Detecting text that randomly appears in a scene is a problem that's harder than it looks. There are several new variables that you need to take into account when you're comparing to identified scanned text, such as the following:

Tridimensionality: The text may be in any scale, orientation, or perspective. Also, the text may be partially occluded or interrupted. There are literally thousands of possible regions where it may appear in the image.
Variety: Text can be in several different fonts and colors. The font may have outline borders. The background can be dark, light, or a complex image.
Illumination and shadows: The sunlight's position and apparent color changes over time. Different weather conditions like fog or rain can generate noise. Illumination may be a problem even in closed spaces, since light reflects over colored objects and hits the text.
Blurring: Text may appear in a region that's not prioritized by lens auto-focus. Blurring is also common in moving cameras, in perspective text, or in the presence of fog.

The following picture, taken from Google Street View, illustrates these problems. Note how several of these situations occur simultaneously in just a single image:

Performing text detection to deal with such situations may prove computationally expensive, since there are 2ⁿ subsets of pixels, n being the number of pixels in the image.

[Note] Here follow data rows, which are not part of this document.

### config.mk
export PLATFORM = sky130hd
export DESIGN_NAME = scene_text_tokenizer
export DESIGN_NICKNAME = d
export VERILOG_FILES = /design/src/rtl/sttok_pkg.sv /design/src/rtl/sttok_lex.sv /design/src/rtl/sttok_fifo.sv /design/src/rtl/scene_text_tokenizer.sv
export SDC_FILE = /design/constraint.sdc
export NUM_CORES = 2
export LEC_CHECK = 0
export ABC_AREA = 1
export BUFFER_PORTS_ARGS = -buffer_cell sky130_fd_sc_hd__buf_2
export CORE_MARGIN = 8
export CORE_UTILIZATION = 40
export DETAILED_ROUTE_END_ITERATION = 7
export MAX_ROUTING_LAYER = met4
export PLACE_DENSITY = 0.54
export SYNTH_ARGS = -nofsm -noshare
export SYNTH_HDL_FRONTEND = slang
export SYNTH_SLANG_ARGS = --single-unit
### constraint.sdc
create_clock -name clk -period 15.82 [get_ports clk]
set_input_delay 0.791 -clock clk [delete_from_list [all_inputs] [get_ports clk]]
set_output_delay 0.791 -clock clk [all_outputs]
set_load 0.05 [all_outputs]
[src/lpd_pkg.sv]
// ----------------------------------------------------------------------------
// lpd_pkg
// Types and constants of the length-prefix deframer.
// ----------------------------------------------------------------------------
package lpd_pkg;

    localparam int LEN_W  = 32;
    localparam int BYTE_W = 8;

    typedef logic [LEN_W-1:0]  len_t;
    typedef logic [BYTE_W-1:0] byte_t;

    localparam len_t MAX_LEN_RESET = len_t'(32'h0100_0000);
    localparam logic [1:0] HDR_LAST = 2'd3;

    typedef enum logic [1:0] {
        KIND_PAYLOAD = 2'd0,
        KIND_EMPTY   = 2'd1,
        KIND_ERROR   = 2'd2
    } kind_t;

    typedef struct packed {
        byte_t rx_byte;
        logic  chunk_end;
    } lpd_item_t;

    typedef struct packed {
        kind_t kind;
        byte_t payload_byte;
        logic  first_of_frame;
        logic  last_of_frame;
        len_t  frame_length;
    } lpd_result_t;

endpackage

[src/lpd_in_if.sv]
// ----------------------------------------------------------------------------
// lpd_in_if
// Byte stream channel: one received byte and its chunk-end mark.
// ----------------------------------------------------------------------------
interface lpd_in_if;
    import lpd_pkg::*;

    logic  valid;
    logic  ready;
    byte_t rx_byte;
    logic  chunk_end;

    modport source (output valid, output rx_byte, output chunk_end, input ready);
    modport sink   (input valid, input rx_byte, input chunk_end, output ready);
endinterface

[src/lpd_out_if.sv]
// ----------------------------------------------------------------------------
// lpd_out_if
// Result channel: payload bytes, empty-frame and oversize-error results.
// ----------------------------------------------------------------------------
interface lpd_out_if;
    import lpd_pkg::*;

    logic  valid;
    logic  ready;
    kind_t kind;
    byte_t payload_byte;
    logic  first_of_frame;
    logic  last_of_frame;
    len_t  frame_length;

    modport source (
        output valid, output kind, output payload_byte, output first_of_frame,
        output last_of_frame, output frame_length, input ready
    );
    modport sink (
        input valid, input kind, input payload_byte, input first_of_frame,
        input last_of_frame, input frame_length, output ready
    );
endinterface

[src/lpd_in_stage.sv]
// ----------------------------------------------------------------------------
// lpd_in_stage
// Input register: holds one byte transaction until the parser takes it.
// ----------------------------------------------------------------------------
module lpd_in_stage (
    input  logic               clk,
    input  logic               rst_n,
    lpd_in_if.sink             in_ch,
    input  logic               take,
    output logic               item_valid,
    output lpd_pkg::lpd_item_t item
);
    import lpd_pkg::*;

    logic      valid_reg;
    logic      valid_next;
    lpd_item_t item_reg;
    logic      accept;

    assign in_ch.ready = !valid_reg || take;
    assign accept      = in_ch.valid && in_ch.ready;

    always_comb
    begin
        valid_next = valid_reg;
        if (accept)
            valid_next = 1'b1;
        else if (take)
            valid_next = 1'b0;
    end

    always_ff @(posedge clk or negedge rst_n)
    begin
        if (!rst_n)
            valid_reg <= 1'b0;
        else
            valid_reg <= valid_next;
    end

    always_ff @(posedge clk)
    begin
        if (accept)
        begin
            item_reg.rx_byte   <= in_ch.rx_byte;
            item_reg.chunk_end <= in_ch.chunk_end;
        end
    end

    assign item_valid = valid_reg;
    assign item       = item_reg;
endmodule

[src/lpd_parser.sv]
// ----------------------------------------------------------------------------
// lpd_parser
// Frame state and per-byte decision: header assembly, payload cut-through,
// empty frames, oversize error and discard to chunk end.
// ----------------------------------------------------------------------------
module lpd_parser (
    input  logic                 clk,
    input  logic                 rst_n,
    input  logic                 fire,
    input  lpd_pkg::lpd_item_t   item,
    input  lpd_pkg::len_t        max_len,
    output logic                 res_valid,
    output lpd_pkg::lpd_result_t res
);
    import lpd_pkg::*;

    logic [1:0] hdr_cnt_reg,   hdr_cnt_next;
    len_t       acc_reg,       acc_next;
    len_t       remain_reg,    remain_next;
    logic       in_payload_reg, in_payload_next;
    logic       discard_reg,   discard_next;
    logic       start_reg,     start_next;
    len_t       hdr_len;
    logic       last;

    assign hdr_len = {acc_reg[LEN_W-BYTE_W-1:0], item.rx_byte};
    assign last    = (remain_reg[LEN_W-1:1] == '0);

    always_comb
    begin
        hdr_cnt_next    = hdr_cnt_reg;
        acc_next        = acc_reg;
        remain_next     = remain_reg;
        in_payload_next = in_payload_reg;
        discard_next    = discard_reg;
        start_next      = start_reg;
        res_valid       = 1'b0;
        res.kind           = KIND_PAYLOAD;
        res.payload_byte   = '0;
        res.first_of_frame = 1'b0;
        res.last_of_frame  = 1'b0;
        res.frame_length   = acc_reg;

        if (discard_reg)
        begin
            if (item.chunk_end)
            begin
                discard_next = 1'b0;
                hdr_cnt_next = '0;
                acc_next     = '0;
            end
        end
        else if (in_payload_reg)
        begin
            res_valid          = 1'b1;
            res.payload_byte   = item.rx_byte;
            res.first_of_frame = start_reg;
            res.last_of_frame  = last;
            start_next         = 1'b0;
            if (last)
            begin
                remain_next     = '0;
                in_payload_next = 1'b0;
                start_next      = 1'b1;
                hdr_cnt_next    = '0;
            end
            else
                remain_next = remain_reg - len_t'(1);
        end
        else if (hdr_cnt_reg != HDR_LAST)
        begin
            acc_next     = hdr_len;
            hdr_cnt_next = hdr_cnt_reg + 2'd1;
        end
        else
        begin
            hdr_cnt_next = '0;
            start_next   = 1'b1;
            if (hdr_len > max_len)
            begin
                res_valid        = 1'b1;
                res.kind         = KIND_ERROR;
                res.frame_length = hdr_len;
                discard_next     = !item.chunk_end;
                acc_next         = '0;
            end
            else if (hdr_len == '0)
            begin
                res_valid          = 1'b1;
                res.kind           = KIND_EMPTY;
                res.first_of_frame = 1'b1;
                res.last_of_frame  = 1'b1;
                res.frame_length   = '0;
                acc_next           = '0;
            end
            else
            begin
                acc_next        = hdr_len;
                remain_next     = hdr_len;
                in_payload_next = 1'b1;
            end
        end
    end

    always_ff @(posedge clk or negedge rst_n)
    begin
        if (!rst_n)
        begin
            hdr_cnt_reg    <= '0;
            acc_reg        <= '0;
            remain_reg     <= '0;
            in_payload_reg <= 1'b0;
            discard_reg    <= 1'b0;
            start_reg      <= 1'b1;
        end
        else if (fire)
        begin
            hdr_cnt_reg    <= hdr_cnt_next;
            acc_reg        <= acc_next;
            remain_reg     <= remain_next;
            in_payload_reg <= in_payload_next;
            discard_reg    <= discard_next;
            start_reg      <= start_next;
        end
    end
endmodule

[src/lpd_out_stage.sv]
// ----------------------------------------------------------------------------
// lpd_out_stage
// Result register driving the output channel.
// ----------------------------------------------------------------------------
module lpd_out_stage (
    input  logic                 clk,
    input  logic                 rst_n,
    input  logic                 load,
    input  lpd_pkg::lpd_result_t res,
    output logic                 can_accept,
    lpd_out_if.source            out_ch
);
    import lpd_pkg::*;

    logic        valid_reg;
    logic        valid_next;
    lpd_result_t res_reg;

    assign can_accept = !valid_reg || out_ch.ready;

    always_comb
    begin
        valid_next = valid_reg;
        if (load)
            valid_next = 1'b1;
        else if (out_ch.ready)
            valid_next = 1'b0;
    end

    always_ff @(posedge clk or negedge rst_n)
    begin
        if (!rst_n)
            valid_reg <= 1'b0;
        else
            valid_reg <= valid_next;
    end

    always_ff @(posedge clk)
    begin
        if (load)
            res_reg <= res;
    end

    assign out_ch.valid          = valid_reg;
    assign out_ch.kind           = res_reg.kind;
    assign out_ch.payload_byte   = res_reg.payload_byte;
    assign out_ch.first_of_frame = res_reg.first_of_frame;
    assign out_ch.last_of_frame  = res_reg.last_of_frame;
    assign out_ch.frame_length   = res_reg.frame_length;
endmodule
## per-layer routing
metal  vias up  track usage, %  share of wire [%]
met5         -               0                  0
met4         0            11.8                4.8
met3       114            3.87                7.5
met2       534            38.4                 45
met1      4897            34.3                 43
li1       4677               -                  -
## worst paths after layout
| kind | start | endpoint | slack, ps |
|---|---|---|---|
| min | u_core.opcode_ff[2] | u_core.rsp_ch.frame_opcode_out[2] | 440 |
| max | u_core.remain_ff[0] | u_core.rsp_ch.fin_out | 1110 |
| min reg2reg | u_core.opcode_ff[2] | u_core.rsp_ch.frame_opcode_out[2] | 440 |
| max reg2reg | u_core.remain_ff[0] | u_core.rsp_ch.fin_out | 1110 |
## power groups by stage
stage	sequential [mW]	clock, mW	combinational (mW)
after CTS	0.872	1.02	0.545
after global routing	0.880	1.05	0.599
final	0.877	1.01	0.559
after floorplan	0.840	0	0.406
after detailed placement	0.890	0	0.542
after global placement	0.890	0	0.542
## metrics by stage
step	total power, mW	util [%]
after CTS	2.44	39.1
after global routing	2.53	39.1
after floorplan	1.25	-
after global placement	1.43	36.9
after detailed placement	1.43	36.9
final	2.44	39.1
--- config.mk ---
export PLATFORM = sky130hd
export DESIGN_NAME = ctc_timer_with_period_extension_flat
export DESIGN_NICKNAME = d
export VERILOG_FILES = /design/src/rtl/ctc_pkg.sv /design/src/rtl/ctc_if.sv /design/src/rtl/ctc_core.sv /design/src/rtl/ctc_timer_with_period_extension.sv /design/src/flat_wrapper.sv
export SDC_FILE = /design/constraint.sdc
export NUM_CORES = 1
export LEC_CHECK = 0
export BUFFER_PORTS_ARGS = -buffer_cell sky130_fd_sc_hd__buf_2
export CAP_MARGIN = 10
export CORE_UTILIZATION = 54
export DETAILED_ROUTE_END_ITERATION = 8
export GPL_TIMING_DRIVEN = 0
export PLACE_DENSITY_LB_ADDON = 0.08
export SLEW_MARGIN = 20
export SYNTH_ARGS = -nofsm -noshare
export SYNTH_HDL_FRONTEND = slang
export SYNTH_HIERARCHICAL = 1
export SYNTH_SLANG_ARGS = --single-unit
--- constraint.sdc ---
create_clock -name clk_i -period 3.9 [get_ports clk_i]
set_input_delay 0 -clock clk_i [delete_from_list [all_inputs] [get_ports clk_i]]
set_output_delay 0 -clock clk_i [all_outputs]
set_load 0.02 [all_outputs]
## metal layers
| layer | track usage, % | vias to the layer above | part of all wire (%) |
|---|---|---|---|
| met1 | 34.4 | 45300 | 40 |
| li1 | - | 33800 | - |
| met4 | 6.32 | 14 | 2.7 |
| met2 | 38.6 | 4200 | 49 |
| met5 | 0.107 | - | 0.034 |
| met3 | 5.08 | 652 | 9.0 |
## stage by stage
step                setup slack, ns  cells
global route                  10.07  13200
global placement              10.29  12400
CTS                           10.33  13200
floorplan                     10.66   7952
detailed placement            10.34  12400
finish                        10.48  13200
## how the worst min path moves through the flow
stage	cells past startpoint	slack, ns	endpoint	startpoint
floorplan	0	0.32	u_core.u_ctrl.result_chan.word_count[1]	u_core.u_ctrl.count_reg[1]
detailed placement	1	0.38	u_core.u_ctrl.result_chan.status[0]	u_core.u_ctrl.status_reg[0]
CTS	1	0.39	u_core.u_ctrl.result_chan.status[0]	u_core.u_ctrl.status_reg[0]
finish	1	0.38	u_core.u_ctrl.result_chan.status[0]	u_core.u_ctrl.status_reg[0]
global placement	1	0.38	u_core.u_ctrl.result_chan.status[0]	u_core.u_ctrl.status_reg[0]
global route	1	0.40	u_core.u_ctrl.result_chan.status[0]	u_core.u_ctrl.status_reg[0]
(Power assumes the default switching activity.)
$ cat src/hw/rtl/biquad_pkg.sv
// biquad_pkg: shared types, constants and codes of the biquad iir filter unit
`timescale 1ns / 1ps

package biquad_pkg;

  // sample format is fixed by the payload structs
  localparam int SAMPLE_WIDTH  = 16;
  localparam int COEF_WIDTH_DEF = 32;
  localparam int ACC_WIDTH_DEF  = 48;
  localparam int CFG_IDX_WIDTH  = 3;

  // configuration register indexes, also used as coefficient selects
  typedef enum logic [CFG_IDX_WIDTH-1:0] {
    REG_B0 = 3'd0,
    REG_B1 = 3'd1,
    REG_B2 = 3'd2,
    REG_A1 = 3'd3,
    REG_A2 = 3'd4
  } cfg_reg_e;

  typedef enum logic [2:0] {
    ST_IDLE,
    ST_MUL_B0,
    ST_ROUND,
    ST_N1_ADD,
    ST_N1_SUB,
    ST_N2_ADD,
    ST_N2_SUB
  } bq_state_e;

  typedef struct packed {
    logic signed [SAMPLE_WIDTH-1:0] sample_in;
    logic                           clear_history;
  } bq_in_t;

  typedef struct packed {
    logic signed [SAMPLE_WIDTH-1:0] sample_out;
    logic                           clipped;
  } bq_out_t;

  // controller to datapath commands
  typedef struct packed {
    logic     load_in;     // capture request, clear delays if asked
    cfg_reg_e coef_sel;    // multiplier coefficient operand
    logic     mul_y;       // multiplier sample operand: 1 = output, 0 = input
    logic     prod_en;     // register multiplier result
    logic     y_en;        // round and saturate output
    logic     acc_en;      // accumulate product
    logic     acc_add_d2;  // accumulate adds second delay term
    logic     d1_en;       // write first delay term
    logic     d2_en;       // write second delay term
    logic     out_en;      // load result register
  } bq_cmd_t;

endpackage
<file path="src/rtl/masked_mahalanobis_distance_unit_assert.svh">
// assertion macros used by the top rtl file
`ifndef MASKED_MAHALANOBIS_DISTANCE_UNIT_ASSERT_SVH
`define MASKED_MAHALANOBIS_DISTANCE_UNIT_ASSERT_SVH

// consequent checked in the same cycle as the antecedent
`define MMD_ASSERT_NOW(label, clk, rst, ante, cons, msg) \
   label: assert property (@(posedge clk) disable iff (rst) (ante) |-> (cons)) \
      else $error(msg);

// consequent checked in the cycle after the antecedent
`define MMD_ASSERT_NEXT(label, clk, rst, ante, cons, msg) \
   label: assert property (@(posedge clk) disable iff (rst) (ante) |=> (cons)) \
      else $error(msg);

`endif

</file>
<file path="src/rtl/mmd_mul.sv">
`timescale 1ns / 1ps

module mmd_mul #(
   parameter int WIDTH = 32
) (
   input  logic                      clock,
   input  logic signed [WIDTH-1:0]   op_a,
   input  logic signed [WIDTH-1:0]   op_b,
   output logic signed [2*WIDTH-1:0] product
);

   logic signed [2*WIDTH-1:0] product_ff;

   // full precision signed product, registered
   always_ff @(posedge clock) begin
      product_ff <= op_a * op_b;
   end

   assign product = product_ff;

endmodule

</file>
<file path="config.mk">
export PLATFORM = sky130hd
export DESIGN_NAME = mmd_mul
export DESIGN_NICKNAME = d
export VERILOG_FILES = /design/src/rtl/masked_mahalanobis_distance_unit_assert.svh /design/src/rtl/mmd_mul.sv
export SDC_FILE = /design/constraint.sdc
export NUM_CORES = 2
export LEC_CHECK = 0
export ABC_AREA = 1
export BUFFER_PORTS_ARGS = -buffer_cell sky130_fd_sc_hd__buf_2
export CAP_MARGIN = 30
export CORE_MARGIN = 2
export CORE_UTILIZATION = 45
export CTS_CLUSTER_SIZE = 30
export DETAILED_ROUTE_END_ITERATION = 12
export PLACE_DENSITY = 0.68
export SLEW_MARGIN = 10
export SYNTH_ARGS = -nofsm -noshare
export SYNTH_HDL_FRONTEND = slang
export SYNTH_SLANG_ARGS = --single-unit
</file>
<file path="constraint.sdc">
create_clock -name clock -period 17 [get_ports clock]
set_clock_uncertainty 0.2 [all_clocks]
set_input_delay 0 -clock clock [delete_from_list [all_inputs] [get_ports clock]]
set_output_delay 0 -clock clock [all_outputs]
set_load 0.05 [all_outputs]
</file>
==> results.toml <==
[routing]
drt_pass1_iterations = 11
ant_nets = 0
via_per_inst = 4.921
postRouteWirelength_mm = 110.8
drc = 3
routedWlPerCell_um = 17.69
drtIter0Drc = 2275
vias = 30820

[grt]
grt-ovfl-total = 0
grt_max_degree = 33
antenna_found_initial = 7
grt_pass1_wl_mm = 180.1
first_global_vias = 33210
track_usage_pct = 25.48

[timing]
fmax_mhz = 126.4
rsz0062_at_grt = "false"
setup_viol = 0
slew_violations = 0
finalCritPeriodShare_pct = 46.53
hold_viol_final = 0
min_period_ps = 7909
relSlewSlack_pct = 38.20
tightest_slew_ps = 927.1
setup_tns_ps = 0

[final_layout]
drive_gt1_share_pct = 4.732
fillers = 8583
area_growth_pct = 4.485
multi_input_area_um2 = 31820
largest_reg_flops = 64
layout.nets = 6419
seqCellArea_um2 = 1281

[cts]
cts_max_level = 3
clock_path_buffers = 2
clk_pin_slew_ps = 60
cts_tree = "done"
cts_buffers = 9
root_buffer = "clkbuf_16"
clock_sinks = 64

[setup_path]
crit_start = "op_b[0]"
cp.required_ps = 17050
cp_max_fo = 32
arrival_ps = 7960
crit_end = "product[61]"
path_class = "in -> reg"
startpoint_type = "input pin"
end_kind = "flop"

[placed_design]
place_congestion = 0.9927
io_buffer_count = 128
hpwl_mm = 93.94

[floorplan]
rows = 109
die_h_um = 302.9
start_util_pct = 45.42
io_pins = 129
dieArea_um2 = 91750
die_w_um = 302.9
core-area_um2 = 88510

[synthesis]
synth_area_leaders = "fa_1 (54%), inv_1 (16%), nand2_1 (14%)"
ys_ff_latch = 64
yosysWarnings = 0
ys_types = 27
netlist_instances = 5124
synth_seq_area_share_pct = 3.187
syn-num-nets = 6455
synth_top_area_share_pct = 53.88
syn_area_um2 = 40200
avgSynthCellArea_um2 = 7.846
synth_top_area_cell = "fa_1"

[min_path]
hold_class = "in -> reg"

[status]
violations = "DRC"
status = "finished with violations"

[job]
drv_cap = 0
==> cell families (layout without fill, tap and decap cells) <==
kind of cell,count (synthesis),after routing,share of synthesized area (%)
other,0,4,0
XOR/XNOR,34,34,0.7407
buffers and inverters,1892,1861,17.66
AO/OA/AOI/OAI,95,95,1.260
adder cells (fa/ha/maj),1266,1266,59.60
flip-flops,64,64,3.187
AND/OR/NAND/NOR,1773,1773,17.55
==> area by class of cell <==
| class | instances | share of cell area [%] |
|---|---|---|
| antenna | 4 | 0.02383 |
| multi-input combinational | 3168 | 75.75 |
| tap | 1165 | 3.470 |
| clock buffer | 12 | 0.6106 |
| clock inverter | 4 | 0.06851 |
| inverter | 1700 | 15.19 |
| timing repair buffer | 145 | 1.835 |
| sequential | 64 | 3.050 |
==> per-layer routing <==
layer	global-route usage, %	wire [um]	vias to the layer above
li1	-	-	13860
met1	34.03	44900	15630
met2	42.68	54120	1118
met3	4.275	8217	205
met4	7.694	3484	6
met5	0	32	-
==> cells in the mapped netlist <==
cell / instances
a21oi_1: 62
or2_2: 7
nor2_1: 93
nor2_4: 3
nand3_1: 73
a21oi_2: 1
o21ai_0: 17
nor3_1: 11
a21o_1: 2
inv_1: 1692
o21bai_1: 8
o21ai_1: 4
xor2_1: 31
xnor2_1: 3
nor2_2: 31
nand3_2: 6
o21a_1: 1
nand3b_1: 6
fa_1: 1082
inv_2: 8
ha_1: 184
nand2_1: 1504
clkbuf_1: 192
dfxtp_1: 64
nand4_1: 13
nand2_2: 21
nor3_2: 5
==> critical path, stage by stage <==
cell,delay [ps]
dlygate4sd3_1,520
buf_2,90
buf_4,350
nand2_1,90
inv_1,120
ha_1,300
fa_1,600
fa_1,690
fa_1,1020
inv_1,460
fa_1,600
inv_1,60
fa_1,530
inv_1,50
fa_1,470
inv_1,60
fa_1,450
ha_1,380
a21oi_1,340
nor2_1,70
nor2_1,150
nand2_1,100
nand2_1,60
nand2_1,40
a21oi_1,160
nand2_1,70
nand2_1,50
nand2_1,40
==> through the flow <==
| step | std cells | area, um2 | worst slack, ps | hold WS, ps | utilization, % |
|---|---|---|---|---|---|
| finish | 6262 | 42010 | 9091 | 28.84 | 47.46 |
| floorplan | 5124 | 40200 | 10160 | -102.4 | - |
| detailed placement | 6241 | 41700 | 8886 | 267.8 | 47.12 |
| CTS | 6258 | 42000 | 9056 | 26.26 | 47.45 |
| global placement | 6241 | 41700 | 9003 | 269.0 | 47.12 |
| global route | 6262 | 42010 | 8583 | 58.28 | 47.46 |
==> layout by cell type (no fill, tap or decap), types with 2 or more instances in the layout <==
cell type   synthesis  final
inv_1            1692   1692
nand2_1          1504   1504
fa_1             1082   1082
ha_1              184    184
buf_2               0    128
nor2_1             93     93
nand3_1            73     73
dfxtp_1            64     64
a21oi_1            62     62
nor2_2             31     31
xor2_1             31     31
nand2_2            21     21
o21ai_0            17     17
buf_4               0     16
nand4_1            13     13
nor3_1             11     11
clkbuf_16           0      9
o21bai_1            8      8
inv_2               8      8
or2_2               7      7
nand3b_1            6      6
nand3_2             6      6
nor3_2              5      5
diode_2             0      4
o21ai_1             4      4
xnor2_1             3      3
nor2_4              3      3
a21o_1              2      2
clkinvlp_4          0      2
clkbuf_8            0      2
==> how the worst min path moves through the flow <==
stage / start / to / slack [ps] / cells after the start
floorplan: op_b[0] / product[0] / -100 / 2
global placement: product[2] / product[2] / 270 / 1
detailed placement: product[3] / product[3] / 270 / 1
CTS: op_a[0] / product[0] / 30 / 4
global route: op_a[0] / product[0] / 60 / 4
finish: op_a[0] / product[0] / 30 / 4
==> what timing repair did <==
item                                    CTS  global route
buffers inserted                          0             0
hold endpoints to repair                  1             0
hold buffers                              1             0
endpoints found under the setup margin    0             0
gates resized for setup                   0             0
Power is left out: the tool's default activity adds up to more than one toggle a clock period on the data nets, which glitch-free logic cannot reach.
===== src/rtl/masked_mahalanobis_distance_unit_assert.svh =====
// assertion macros used by the top rtl file
`ifndef MASKED_MAHALANOBIS_DISTANCE_UNIT_ASSERT_SVH
`define MASKED_MAHALANOBIS_DISTANCE_UNIT_ASSERT_SVH

// consequent checked in the same cycle as the antecedent
`define MMD_ASSERT_NOW(label, clk, rst, ante, cons, msg) \
   label: assert property (@(posedge clk) disable iff (rst) (ante) |-> (cons)) \
      else $error(msg);

// consequent checked in the cycle after the antecedent
`define MMD_ASSERT_NEXT(label, clk, rst, ante, cons, msg) \
   label: assert property (@(posedge clk) disable iff (rst) (ante) |=> (cons)) \
      else $error(msg);

`endif


===== src/rtl/mmd_pkg.sv =====
`timescale 1ns / 1ps

package mmd_pkg;

   // fixed field widths of the ports
   localparam int MODE_W      = 2;
   localparam int IDX_W       = 4;
   localparam int VALUE_W     = 32;
   localparam int DIST_W      = 63;
   localparam int LEN_W       = 5;
   localparam int MASK_W      = 16;
   localparam int MASK_IDX_W  = 4;
   localparam int CSR_INDEX_W = 2;
   localparam int CSR_DATA_W  = 16;

   // request modes
   localparam logic [MODE_W-1:0] MODE_QUERY  = 2'd0;
   localparam logic [MODE_W-1:0] MODE_MATRIX = 2'd1;
   localparam logic [MODE_W-1:0] MODE_TEST   = 2'd2;

   // register indexes
   localparam logic [CSR_INDEX_W-1:0] CSR_VECTOR_LENGTH = 2'd0;
   localparam logic [CSR_INDEX_W-1:0] CSR_ELEMENT_MASK  = 2'd1;

   localparam logic [LEN_W-1:0]  LEN_RESET  = 5'd16;
   localparam logic [MASK_W-1:0] MASK_RESET = 16'd0;

   // sequencer to accumulator controls
   typedef struct packed {
      logic row_clear;
      logic row_add;
      logic row_sat_load;
      logic quad_clear;
      logic quad_add;
      logic finish;
   } acc_ctrl_type;

endpackage
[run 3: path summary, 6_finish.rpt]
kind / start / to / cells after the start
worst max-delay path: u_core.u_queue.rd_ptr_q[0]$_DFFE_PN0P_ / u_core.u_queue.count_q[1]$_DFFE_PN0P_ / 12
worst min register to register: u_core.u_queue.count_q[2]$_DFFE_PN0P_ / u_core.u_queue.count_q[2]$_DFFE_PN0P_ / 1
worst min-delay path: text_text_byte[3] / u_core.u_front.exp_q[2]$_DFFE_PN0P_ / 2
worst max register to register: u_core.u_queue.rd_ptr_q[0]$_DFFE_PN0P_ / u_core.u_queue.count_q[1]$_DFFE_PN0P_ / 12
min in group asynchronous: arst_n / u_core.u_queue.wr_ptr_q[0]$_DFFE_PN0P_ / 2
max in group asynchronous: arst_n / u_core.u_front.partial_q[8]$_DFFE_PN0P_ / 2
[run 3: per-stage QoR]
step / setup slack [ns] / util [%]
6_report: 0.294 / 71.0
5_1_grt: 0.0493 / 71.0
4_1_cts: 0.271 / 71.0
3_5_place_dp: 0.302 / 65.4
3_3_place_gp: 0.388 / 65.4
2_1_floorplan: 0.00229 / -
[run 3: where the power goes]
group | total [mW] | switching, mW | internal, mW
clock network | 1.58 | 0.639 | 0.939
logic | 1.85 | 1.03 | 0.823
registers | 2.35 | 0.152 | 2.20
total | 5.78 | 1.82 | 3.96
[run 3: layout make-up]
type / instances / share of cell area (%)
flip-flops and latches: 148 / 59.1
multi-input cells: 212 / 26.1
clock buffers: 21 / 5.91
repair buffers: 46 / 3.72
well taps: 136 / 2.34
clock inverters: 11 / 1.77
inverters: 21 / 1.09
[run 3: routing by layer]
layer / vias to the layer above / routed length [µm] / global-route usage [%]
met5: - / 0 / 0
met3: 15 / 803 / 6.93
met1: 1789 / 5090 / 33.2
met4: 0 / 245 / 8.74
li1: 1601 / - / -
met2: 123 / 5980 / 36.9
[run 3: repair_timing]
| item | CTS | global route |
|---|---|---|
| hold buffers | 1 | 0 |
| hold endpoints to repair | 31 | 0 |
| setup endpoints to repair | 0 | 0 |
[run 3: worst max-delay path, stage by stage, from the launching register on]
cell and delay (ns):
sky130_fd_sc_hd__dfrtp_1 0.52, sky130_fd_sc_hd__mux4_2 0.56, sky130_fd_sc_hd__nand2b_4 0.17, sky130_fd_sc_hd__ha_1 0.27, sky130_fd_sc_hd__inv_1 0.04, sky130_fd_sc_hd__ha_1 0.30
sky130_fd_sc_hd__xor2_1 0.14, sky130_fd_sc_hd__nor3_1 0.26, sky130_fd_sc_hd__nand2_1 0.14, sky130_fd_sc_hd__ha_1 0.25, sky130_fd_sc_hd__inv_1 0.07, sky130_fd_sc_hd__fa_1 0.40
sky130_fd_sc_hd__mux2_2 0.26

To reduce complexity, two strategies are commonly applied:

Use a sliding window to search just a subset of image rectangles: This strategy just reduces the number of subsets to a smaller amount. The amount of regions varies according to the complexity of text being considered. Algorithms that deal just with text rotation may use small values, compared to the ones that also deal with rotation, skewing, perspective, and so on. The advantage of this approach is its simplicity, but they are usually limited to a narrow range of fonts and often to a lexicon of specific words.
Use of connected component analysis: This approach assumes that pixels can be grouped into regions, where pixels have similar properties. These regions are supposed to have higher chances to be identified as characters. The advantage of this approach is that it does not depend on several text properties (orientation, scale, fonts, and so on), and they also provide a segmentation region that can be used to crop text to the OCR. This was the approach that we used in Chapter 10, Developing Segmentation Algorithms for Text Recognition. Lighting could also affect the result, for example, if a shadow is cast over the letters, creating two distinct regions. However, since scene detection is commonly used in moving vehicles (for example, drones or cars) and with videos, the text will end up being detected eventually, since these lighting conditions will differ from frame to frame.

The OpenCV 4.0 algorithm uses the second strategy by performing connected component analysis and searching for extremal regions.